> [Exercise aim] Give back only the lines in the records below from the one with "[critical path, cell" to the one with "sky130_fd_sc_hd__and2_1,11", both inclusive, word for word.
[Material for this exercise]
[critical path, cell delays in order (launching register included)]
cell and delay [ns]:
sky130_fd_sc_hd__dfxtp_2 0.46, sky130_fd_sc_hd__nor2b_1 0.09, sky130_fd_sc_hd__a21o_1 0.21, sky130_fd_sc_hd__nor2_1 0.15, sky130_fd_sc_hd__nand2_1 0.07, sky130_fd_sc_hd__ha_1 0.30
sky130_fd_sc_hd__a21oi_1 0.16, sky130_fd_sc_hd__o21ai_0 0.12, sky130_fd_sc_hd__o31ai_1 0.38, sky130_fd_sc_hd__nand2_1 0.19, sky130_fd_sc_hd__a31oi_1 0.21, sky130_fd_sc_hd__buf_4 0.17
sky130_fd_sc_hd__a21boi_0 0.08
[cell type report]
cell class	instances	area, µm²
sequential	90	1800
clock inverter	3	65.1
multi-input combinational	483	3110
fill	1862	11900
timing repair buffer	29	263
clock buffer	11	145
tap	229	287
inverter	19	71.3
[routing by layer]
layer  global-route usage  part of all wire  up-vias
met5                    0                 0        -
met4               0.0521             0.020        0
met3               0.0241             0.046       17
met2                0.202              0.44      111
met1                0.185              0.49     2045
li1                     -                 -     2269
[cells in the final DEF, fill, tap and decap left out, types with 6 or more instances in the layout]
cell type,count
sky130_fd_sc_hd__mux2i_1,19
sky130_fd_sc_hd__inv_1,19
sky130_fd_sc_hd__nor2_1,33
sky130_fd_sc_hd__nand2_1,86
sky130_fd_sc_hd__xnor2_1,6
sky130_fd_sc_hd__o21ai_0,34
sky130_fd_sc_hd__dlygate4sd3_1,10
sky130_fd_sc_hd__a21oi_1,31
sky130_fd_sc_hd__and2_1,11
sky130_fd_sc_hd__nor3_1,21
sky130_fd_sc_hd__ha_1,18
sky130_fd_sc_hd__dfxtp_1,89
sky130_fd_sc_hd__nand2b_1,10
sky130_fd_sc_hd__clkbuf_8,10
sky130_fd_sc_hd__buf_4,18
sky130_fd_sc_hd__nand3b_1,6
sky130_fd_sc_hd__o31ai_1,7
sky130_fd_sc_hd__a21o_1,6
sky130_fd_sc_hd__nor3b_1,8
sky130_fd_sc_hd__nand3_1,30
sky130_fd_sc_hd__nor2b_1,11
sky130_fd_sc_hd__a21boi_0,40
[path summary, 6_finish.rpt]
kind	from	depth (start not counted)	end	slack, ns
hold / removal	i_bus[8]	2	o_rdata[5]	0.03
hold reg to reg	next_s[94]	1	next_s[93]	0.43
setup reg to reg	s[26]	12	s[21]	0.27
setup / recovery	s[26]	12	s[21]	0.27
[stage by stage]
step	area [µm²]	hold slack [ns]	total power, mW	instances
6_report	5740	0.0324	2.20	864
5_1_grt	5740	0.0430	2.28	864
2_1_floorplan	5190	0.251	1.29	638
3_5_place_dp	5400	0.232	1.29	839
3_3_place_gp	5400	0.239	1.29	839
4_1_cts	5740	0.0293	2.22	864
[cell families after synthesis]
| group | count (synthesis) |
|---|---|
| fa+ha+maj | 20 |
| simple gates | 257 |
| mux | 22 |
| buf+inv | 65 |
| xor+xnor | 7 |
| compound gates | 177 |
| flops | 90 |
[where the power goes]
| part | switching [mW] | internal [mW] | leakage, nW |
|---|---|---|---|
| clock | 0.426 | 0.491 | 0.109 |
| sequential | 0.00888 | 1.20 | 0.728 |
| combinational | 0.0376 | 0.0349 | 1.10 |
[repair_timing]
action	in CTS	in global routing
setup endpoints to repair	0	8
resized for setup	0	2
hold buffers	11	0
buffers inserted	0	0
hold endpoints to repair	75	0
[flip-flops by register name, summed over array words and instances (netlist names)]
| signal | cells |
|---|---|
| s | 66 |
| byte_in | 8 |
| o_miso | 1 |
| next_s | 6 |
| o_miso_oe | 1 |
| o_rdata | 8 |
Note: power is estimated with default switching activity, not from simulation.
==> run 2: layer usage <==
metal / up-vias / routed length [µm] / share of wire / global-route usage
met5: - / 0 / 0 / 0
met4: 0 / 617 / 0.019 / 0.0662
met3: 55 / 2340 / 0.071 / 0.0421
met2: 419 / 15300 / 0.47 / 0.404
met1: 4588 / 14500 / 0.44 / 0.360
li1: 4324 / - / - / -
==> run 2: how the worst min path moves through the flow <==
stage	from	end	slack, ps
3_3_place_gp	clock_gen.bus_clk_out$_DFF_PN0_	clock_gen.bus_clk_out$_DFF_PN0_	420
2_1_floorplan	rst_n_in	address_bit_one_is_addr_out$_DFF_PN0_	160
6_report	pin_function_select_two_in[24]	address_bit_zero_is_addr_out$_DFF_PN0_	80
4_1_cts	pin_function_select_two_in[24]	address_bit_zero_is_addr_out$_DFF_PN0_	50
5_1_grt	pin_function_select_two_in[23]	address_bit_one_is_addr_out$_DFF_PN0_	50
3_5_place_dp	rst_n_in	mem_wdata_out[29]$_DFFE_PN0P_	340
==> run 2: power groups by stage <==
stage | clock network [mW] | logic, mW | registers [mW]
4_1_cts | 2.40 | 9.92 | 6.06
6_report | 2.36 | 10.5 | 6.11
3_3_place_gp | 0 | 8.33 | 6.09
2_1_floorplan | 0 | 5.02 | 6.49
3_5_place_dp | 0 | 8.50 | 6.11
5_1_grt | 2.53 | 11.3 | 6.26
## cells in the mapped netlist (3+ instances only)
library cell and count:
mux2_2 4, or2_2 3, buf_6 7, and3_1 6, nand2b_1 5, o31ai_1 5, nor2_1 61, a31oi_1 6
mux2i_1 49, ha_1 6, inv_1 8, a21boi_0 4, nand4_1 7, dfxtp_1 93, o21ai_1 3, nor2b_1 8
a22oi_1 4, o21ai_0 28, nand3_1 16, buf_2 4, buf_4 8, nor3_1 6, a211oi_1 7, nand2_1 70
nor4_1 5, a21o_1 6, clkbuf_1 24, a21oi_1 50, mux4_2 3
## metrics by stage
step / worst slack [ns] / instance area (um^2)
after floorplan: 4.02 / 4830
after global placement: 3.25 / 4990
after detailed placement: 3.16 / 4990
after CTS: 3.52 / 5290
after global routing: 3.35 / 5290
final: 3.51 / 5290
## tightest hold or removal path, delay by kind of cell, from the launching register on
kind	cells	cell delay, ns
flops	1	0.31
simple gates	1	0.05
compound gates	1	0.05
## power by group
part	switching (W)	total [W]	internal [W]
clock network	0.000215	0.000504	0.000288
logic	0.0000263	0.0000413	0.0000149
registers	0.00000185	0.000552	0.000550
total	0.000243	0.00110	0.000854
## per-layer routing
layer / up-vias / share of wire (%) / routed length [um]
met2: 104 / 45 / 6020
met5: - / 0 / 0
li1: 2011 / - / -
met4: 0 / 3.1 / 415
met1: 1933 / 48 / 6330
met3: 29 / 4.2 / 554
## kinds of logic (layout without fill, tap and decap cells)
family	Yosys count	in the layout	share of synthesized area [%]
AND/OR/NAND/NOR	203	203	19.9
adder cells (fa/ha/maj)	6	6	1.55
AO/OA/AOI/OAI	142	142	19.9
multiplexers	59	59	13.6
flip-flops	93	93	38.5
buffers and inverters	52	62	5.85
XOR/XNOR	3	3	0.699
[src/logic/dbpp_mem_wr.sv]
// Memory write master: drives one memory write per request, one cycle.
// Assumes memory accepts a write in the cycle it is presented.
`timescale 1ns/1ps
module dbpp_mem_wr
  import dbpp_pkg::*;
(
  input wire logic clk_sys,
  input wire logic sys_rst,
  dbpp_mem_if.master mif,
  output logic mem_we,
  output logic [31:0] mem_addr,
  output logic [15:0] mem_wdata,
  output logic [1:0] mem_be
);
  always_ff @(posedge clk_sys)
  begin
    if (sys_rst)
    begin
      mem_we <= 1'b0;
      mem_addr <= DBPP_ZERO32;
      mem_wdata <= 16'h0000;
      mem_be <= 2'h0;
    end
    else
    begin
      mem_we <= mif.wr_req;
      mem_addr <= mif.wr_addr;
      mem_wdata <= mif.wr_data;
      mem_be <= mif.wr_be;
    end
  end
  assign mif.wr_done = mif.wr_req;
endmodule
[/Material for this exercise]
[Material for this exercise]
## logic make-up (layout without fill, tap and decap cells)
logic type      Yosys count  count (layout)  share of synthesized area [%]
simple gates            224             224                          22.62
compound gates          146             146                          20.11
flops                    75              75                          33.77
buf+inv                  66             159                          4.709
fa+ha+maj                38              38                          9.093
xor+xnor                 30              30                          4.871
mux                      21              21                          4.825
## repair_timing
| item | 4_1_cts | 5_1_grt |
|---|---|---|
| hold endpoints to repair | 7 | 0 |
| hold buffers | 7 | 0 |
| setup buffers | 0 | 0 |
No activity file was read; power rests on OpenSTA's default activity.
[/Material for this exercise]
> [Exercise response]
[critical path, cell delays in order (launching register included)]
cell and delay [ns]:
sky130_fd_sc_hd__dfxtp_2 0.46, sky130_fd_sc_hd__nor2b_1 0.09, sky130_fd_sc_hd__a21o_1 0.21, sky130_fd_sc_hd__nor2_1 0.15, sky130_fd_sc_hd__nand2_1 0.07, sky130_fd_sc_hd__ha_1 0.30
sky130_fd_sc_hd__a21oi_1 0.16, sky130_fd_sc_hd__o21ai_0 0.12, sky130_fd_sc_hd__o31ai_1 0.38, sky130_fd_sc_hd__nand2_1 0.19, sky130_fd_sc_hd__a31oi_1 0.21, sky130_fd_sc_hd__buf_4 0.17
sky130_fd_sc_hd__a21boi_0 0.08
[cell type report]
cell class	instances	area, µm²
sequential	90	1800
clock inverter	3	65.1
multi-input combinational	483	3110
fill	1862	11900
timing repair buffer	29	263
clock buffer	11	145
tap	229	287
inverter	19	71.3
[routing by layer]
layer  global-route usage  part of all wire  up-vias
met5                    0                 0        -
met4               0.0521             0.020        0
met3               0.0241             0.046       17
met2                0.202              0.44      111
met1                0.185              0.49     2045
li1                     -                 -     2269
[cells in the final DEF, fill, tap and decap left out, types with 6 or more instances in the layout]
cell type,count
sky130_fd_sc_hd__mux2i_1,19
sky130_fd_sc_hd__inv_1,19
sky130_fd_sc_hd__nor2_1,33
sky130_fd_sc_hd__nand2_1,86
sky130_fd_sc_hd__xnor2_1,6
sky130_fd_sc_hd__o21ai_0,34
sky130_fd_sc_hd__dlygate4sd3_1,10
sky130_fd_sc_hd__a21oi_1,31
sky130_fd_sc_hd__and2_1,11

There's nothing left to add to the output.